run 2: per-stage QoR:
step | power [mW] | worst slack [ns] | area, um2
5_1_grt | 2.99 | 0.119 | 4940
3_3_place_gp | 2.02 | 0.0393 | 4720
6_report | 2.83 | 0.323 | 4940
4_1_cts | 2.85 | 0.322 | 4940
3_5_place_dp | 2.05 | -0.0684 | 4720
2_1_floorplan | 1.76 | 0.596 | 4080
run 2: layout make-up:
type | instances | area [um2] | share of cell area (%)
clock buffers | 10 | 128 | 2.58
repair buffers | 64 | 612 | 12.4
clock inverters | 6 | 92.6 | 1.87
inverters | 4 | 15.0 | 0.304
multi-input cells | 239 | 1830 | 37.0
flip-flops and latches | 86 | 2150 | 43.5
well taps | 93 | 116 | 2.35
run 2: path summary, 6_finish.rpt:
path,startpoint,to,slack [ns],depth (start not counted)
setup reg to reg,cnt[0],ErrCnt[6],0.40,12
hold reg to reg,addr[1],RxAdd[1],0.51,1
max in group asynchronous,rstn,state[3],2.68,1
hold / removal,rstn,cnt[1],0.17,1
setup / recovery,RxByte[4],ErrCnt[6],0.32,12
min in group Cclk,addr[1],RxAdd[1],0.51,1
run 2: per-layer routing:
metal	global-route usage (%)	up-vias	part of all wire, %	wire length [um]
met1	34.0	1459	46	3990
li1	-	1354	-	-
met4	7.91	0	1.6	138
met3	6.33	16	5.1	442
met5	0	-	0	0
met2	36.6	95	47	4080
===== src/rtl/ram_program_loader.sv =====
// Boot loader: streams an image into the program RAM, checks the trailing
// checksum, reads the RAM back to confirm it, then releases the CPU.
module ram_program_loader #(
  parameter int ADDR_WIDTH = 4,
  parameter int DATA_WIDTH = 8,
  parameter int DEPTH      = 16
) (
  input  logic                  clk,
  input  logic                  reset,
  input  logic                  start,
  input  logic                  in_valid,
  input  logic [DATA_WIDTH-1:0] in_data,
  output logic                  in_ready,
  output logic                  ram_we,
  output logic                  ram_oe,
  output logic [ADDR_WIDTH-1:0] ram_address,
  output logic [DATA_WIDTH-1:0] ram_wdata,
  input  logic [DATA_WIDTH-1:0] ram_rdata,
  output logic [ADDR_WIDTH:0]   byte_count,
  output logic                  cpu_hold,
  output logic                  done,
  output logic                  error
);

  typedef enum logic [2:0] {
    S_IDLE, S_LOAD, S_CHECK, S_VERIFY_RD, S_VERIFY_CMP, S_DONE, S_ERROR
  } state_t;

  localparam logic [ADDR_WIDTH:0]   LAST_CNT  = (ADDR_WIDTH+1)'(DEPTH - 1);
  localparam logic [ADDR_WIDTH-1:0] LAST_ADDR = ADDR_WIDTH'(DEPTH - 1);

  function automatic logic [DATA_WIDTH-1:0] sum_wrap(
    input logic [DATA_WIDTH-1:0] a,
    input logic [DATA_WIDTH-1:0] b
  );
    return a + b;
  endfunction

  state_t                state_q, state_d;
  logic                  we_q, we_d;
  logic                  oe_q, oe_d;
  logic [ADDR_WIDTH-1:0] addr_q, addr_d;
  logic [DATA_WIDTH-1:0] wdata_q, wdata_d;
  logic [ADDR_WIDTH:0]   cnt_q, cnt_d;
  logic [DATA_WIDTH-1:0] sum_q, sum_d;
  logic [ADDR_WIDTH-1:0] raddr_q, raddr_d;
  logic [DATA_WIDTH-1:0] rsum_q, rsum_d;
  logic                  hold_q, hold_d;
  logic                  done_q, done_d;
  logic                  err_q, err_d;
  logic                  xfer;
  logic [DATA_WIDTH-1:0] rsum_next;

  assign in_ready  = (state_q == S_LOAD) || (state_q == S_CHECK);
  assign xfer      = in_valid && in_ready;
  assign rsum_next = sum_wrap(rsum_q, ram_rdata);

  always_comb begin
    state_d = state_q;
    we_d    = 1'b0;
    oe_d    = 1'b0;
    addr_d  = addr_q;
    wdata_d = wdata_q;
    cnt_d   = cnt_q;
    sum_d   = sum_q;
    raddr_d = raddr_q;
    rsum_d  = rsum_q;
    hold_d  = hold_q;
    done_d  = done_q;
    err_d   = err_q;
    case (state_q)
      S_IDLE, S_DONE, S_ERROR: begin
        if (start) begin
          state_d = S_LOAD;
          cnt_d   = '0;
          sum_d   = '0;
          done_d  = 1'b0;
          err_d   = 1'b0;
          hold_d  = 1'b1;
        end
      end
      S_LOAD: begin
        if (xfer) begin
          we_d    = 1'b1;
          addr_d  = cnt_q[ADDR_WIDTH-1:0];
          wdata_d = in_data;
          sum_d   = sum_wrap(sum_q, in_data);
          cnt_d   = cnt_q + 1'b1;
          if (cnt_q == LAST_CNT) state_d = S_CHECK;
        end
      end
      S_CHECK: begin
        if (xfer) begin
          if (in_data != sum_q) begin
            state_d = S_ERROR;
            err_d   = 1'b1;
            hold_d  = 1'b1;
          end else begin
            // oe is registered, so it is raised on entry to VERIFY_RD
            state_d = S_VERIFY_RD;
            raddr_d = '0;
            rsum_d  = '0;
            oe_d    = 1'b1;
            addr_d  = '0;
          end
        end
      end
      S_VERIFY_RD: begin
        state_d = S_VERIFY_CMP;
      end
      S_VERIFY_CMP: begin
        rsum_d = rsum_next;
        if (raddr_q == LAST_ADDR) begin
          if (rsum_next == sum_q) begin
            state_d = S_DONE;
            done_d  = 1'b1;
            hold_d  = 1'b0;
          end else begin
            state_d = S_ERROR;
            err_d   = 1'b1;
            hold_d  = 1'b1;
          end
        end else begin
          state_d = S_VERIFY_RD;
          raddr_d = raddr_q + 1'b1;
          addr_d  = raddr_q + 1'b1;
          oe_d    = 1'b1;
        end
      end
      default: state_d = S_IDLE;
    endcase
  end

  always_ff @(posedge clk) begin
    if (reset) begin
      state_q <= S_IDLE;
      we_q    <= 1'b0;
      oe_q    <= 1'b0;
      addr_q  <= '0;
      wdata_q <= '0;
      cnt_q   <= '0;
      sum_q   <= '0;
      raddr_q <= '0;
      rsum_q  <= '0;
      hold_q  <= 1'b1;
      done_q  <= 1'b0;
      err_q   <= 1'b0;
    end else begin
      state_q <= state_d;
      we_q    <= we_d;
      oe_q    <= oe_d;
      addr_q  <= addr_d;
      wdata_q <= wdata_d;
      cnt_q   <= cnt_d;
      sum_q   <= sum_d;
      raddr_q <= raddr_d;
      rsum_q  <= rsum_d;
      hold_q  <= hold_d;
      done_q  <= done_d;
      err_q   <= err_d;
    end
  end

  assign ram_we      = we_q;
  assign ram_oe      = oe_q;
  assign ram_address = addr_q;
  assign ram_wdata   = wdata_q;
  assign byte_count  = cnt_q;
  assign cpu_hold    = hold_q;
  assign done        = done_q;
  assign error       = err_q;

  a_we_oe_excl: assert property (@(posedge clk) disable iff (reset) !(ram_we && ram_oe));
  a_done_err_excl: assert property (@(posedge clk) disable iff (reset) !(done && error));

endmodule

---+---

§ THE TASK: Write out every record exactly as it appears above.

§ RESPONSE TO THE EXERCISE:
run 2: per-stage QoR:
step | power [mW] | worst slack [ns] | area, um2
5_1_grt | 2.99 | 0.119 | 4940
3_3_place_gp | 2.02 | 0.0393 | 4720
6_report | 2.83 | 0.323 | 4940
4_1_cts | 2.85 | 0.322 | 4940
3_5_place_dp | 2.05 | -0.0684 | 4720
2_1_floorplan | 1.76 | 0.596 | 4080
run 2: layout make-up:
type | instances | area [um2] | share of cell area (%)
clock buffers | 10 | 128 | 2.58
repair buffers | 64 | 612 | 12.4
clock inverters | 6 | 92.6 | 1.87
inverters | 4 | 15.0 | 0.304
multi-input cells | 239 | 1830 | 37.0
flip-flops and latches | 86 | 2150 | 43.5
well taps | 93 | 116 | 2.35
run 2: path summary, 6_finish.rpt:
path,startpoint,to,slack [ns],depth (start not counted)
setup reg to reg,cnt[0],ErrCnt[6],0.40,12
hold reg to reg,addr[1],RxAdd[1],0.51,1
max in group asynchronous,rstn,state[3],2.68,1
hold / removal,rstn,cnt[1],0.17,1
setup / recovery,RxByte[4],ErrCnt[6],0.32,12
min in group Cclk,addr[1],RxAdd[1],0.51,1
run 2: per-layer routing:
metal	global-route usage (%)	up-vias	part of all wire, %	wire length [um]
met1	34.0	1459	46	3990
li1	-	1354	-	-
met4	7.91	0	1.6	138
met3	6.33	16	5.1	442
met5	0	-	0	0
met2	36.6	95	47	4080
===== src/rtl/ram_program_loader.sv =====
// Boot loader: streams an image into the program RAM, checks the trailing
// checksum, reads the RAM back to confirm it, then releases the CPU.
module ram_program_loader #(
  parameter int ADDR_WIDTH = 4,
  parameter int DATA_WIDTH = 8,
  parameter int DEPTH      = 16
) (
  input  logic                  clk,
  input  logic                  reset,
  input  logic                  start,
  input  logic                  in_valid,
  input  logic [DATA_WIDTH-1:0] in_data,
  output logic                  in_ready,
  output logic                  ram_we,
  output logic                  ram_oe,
  output logic [ADDR_WIDTH-1:0] ram_address,
  output logic [DATA_WIDTH-1:0] ram_wdata,
  input  logic [DATA_WIDTH-1:0] ram_rdata,
  output logic [ADDR_WIDTH:0]   byte_count,
  output logic                  cpu_hold,
  output logic                  done,
  output logic                  error
);

  typedef enum logic [2:0] {
    S_IDLE, S_LOAD, S_CHECK, S_VERIFY_RD, S_VERIFY_CMP, S_DONE, S_ERROR
  } state_t;

  localparam logic [ADDR_WIDTH:0]   LAST_CNT  = (ADDR_WIDTH+1)'(DEPTH - 1);
  localparam logic [ADDR_WIDTH-1:0] LAST_ADDR = ADDR_WIDTH'(DEPTH - 1);

  function automatic logic [DATA_WIDTH-1:0] sum_wrap(
    input logic [DATA_WIDTH-1:0] a,
    input logic [DATA_WIDTH-1:0] b
  );
    return a + b;
  endfunction

  state_t                state_q, state_d;
  logic                  we_q, we_d;
  logic                  oe_q, oe_d;
  logic [ADDR_WIDTH-1:0] addr_q, addr_d;
  logic [DATA_WIDTH-1:0] wdata_q, wdata_d;
  logic [ADDR_WIDTH:0]   cnt_q, cnt_d;
  logic [DATA_WIDTH-1:0] sum_q, sum_d;
  logic [ADDR_WIDTH-1:0] raddr_q, raddr_d;
  logic [DATA_WIDTH-1:0] rsum_q, rsum_d;
  logic                  hold_q, hold_d;
  logic                  done_q, done_d;
  logic                  err_q, err_d;
  logic                  xfer;
  logic [DATA_WIDTH-1:0] rsum_next;

  assign in_ready  = (state_q == S_LOAD) || (state_q == S_CHECK);
  assign xfer      = in_valid && in_ready;
  assign rsum_next = sum_wrap(rsum_q, ram_rdata);

  always_comb begin
    state_d = state_q;
    we_d    = 1'b0;
    oe_d    = 1'b0;
    addr_d  = addr_q;
    wdata_d = wdata_q;
    cnt_d   = cnt_q;
    sum_d   = sum_q;
    raddr_d = raddr_q;
    rsum_d  = rsum_q;
    hold_d  = hold_q;
    done_d  = done_q;
    err_d   = err_q;
    case (state_q)
      S_IDLE, S_DONE, S_ERROR: begin
        if (start) begin
          state_d = S_LOAD;
          cnt_d   = '0;
          sum_d   = '0;
          done_d  = 1'b0;
          err_d   = 1'b0;
          hold_d  = 1'b1;
        end
      end
      S_LOAD: begin
        if (xfer) begin
          we_d    = 1'b1;
          addr_d  = cnt_q[ADDR_WIDTH-1:0];
          wdata_d = in_data;
          sum_d   = sum_wrap(sum_q, in_data);
          cnt_d   = cnt_q + 1'b1;
          if (cnt_q == LAST_CNT) state_d = S_CHECK;
        end
      end
      S_CHECK: begin
        if (xfer) begin
          if (in_data != sum_q) begin
            state_d = S_ERROR;
            err_d   = 1'b1;
            hold_d  = 1'b1;
          end else begin
            // oe is registered, so it is raised on entry to VERIFY_RD
            state_d = S_VERIFY_RD;
            raddr_d = '0;
            rsum_d  = '0;
            oe_d    = 1'b1;
            addr_d  = '0;
          end
        end
      end
      S_VERIFY_RD: begin
        state_d = S_VERIFY_CMP;
      end
      S_VERIFY_CMP: begin
        rsum_d = rsum_next;
        if (raddr_q == LAST_ADDR) begin
          if (rsum_next == sum_q) begin
            state_d = S_DONE;
            done_d  = 1'b1;
            hold_d  = 1'b0;
          end else begin
            state_d = S_ERROR;
            err_d   = 1'b1;
            hold_d  = 1'b1;
          end
        end else begin
          state_d = S_VERIFY_RD;
          raddr_d = raddr_q + 1'b1;
          addr_d  = raddr_q + 1'b1;
          oe_d    = 1'b1;
        end
      end
      default: state_d = S_IDLE;
    endcase
  end

  always_ff @(posedge clk) begin
    if (reset) begin
      state_q <= S_IDLE;
      we_q    <= 1'b0;
      oe_q    <= 1'b0;
      addr_q  <= '0;
      wdata_q <= '0;
      cnt_q   <= '0;
      sum_q   <= '0;
      raddr_q <= '0;
      rsum_q  <= '0;
      hold_q  <= 1'b1;
      done_q  <= 1'b0;
      err_q   <= 1'b0;
    end else begin
      state_q <= state_d;
      we_q    <= we_d;
      oe_q    <= oe_d;
      addr_q  <= addr_d;
      wdata_q <= wdata_d;
      cnt_q   <= cnt_d;
      sum_q   <= sum_d;
      raddr_q <= raddr_d;
      rsum_q  <= rsum_d;
      hold_q  <= hold_d;
      done_q  <= done_d;
      err_q   <= err_d;
    end
  end

  assign ram_we      = we_q;
  assign ram_oe      = oe_q;
  assign ram_address = addr_q;
  assign ram_wdata   = wdata_q;
  assign byte_count  = cnt_q;
  assign cpu_hold    = hold_q;
  assign done        = done_q;
  assign error       = err_q;

  a_we_oe_excl: assert property (@(posedge clk) disable iff (reset) !(ram_we && ram_oe));
  a_done_err_excl: assert property (@(posedge clk) disable iff (reset) !(done && error));

endmodule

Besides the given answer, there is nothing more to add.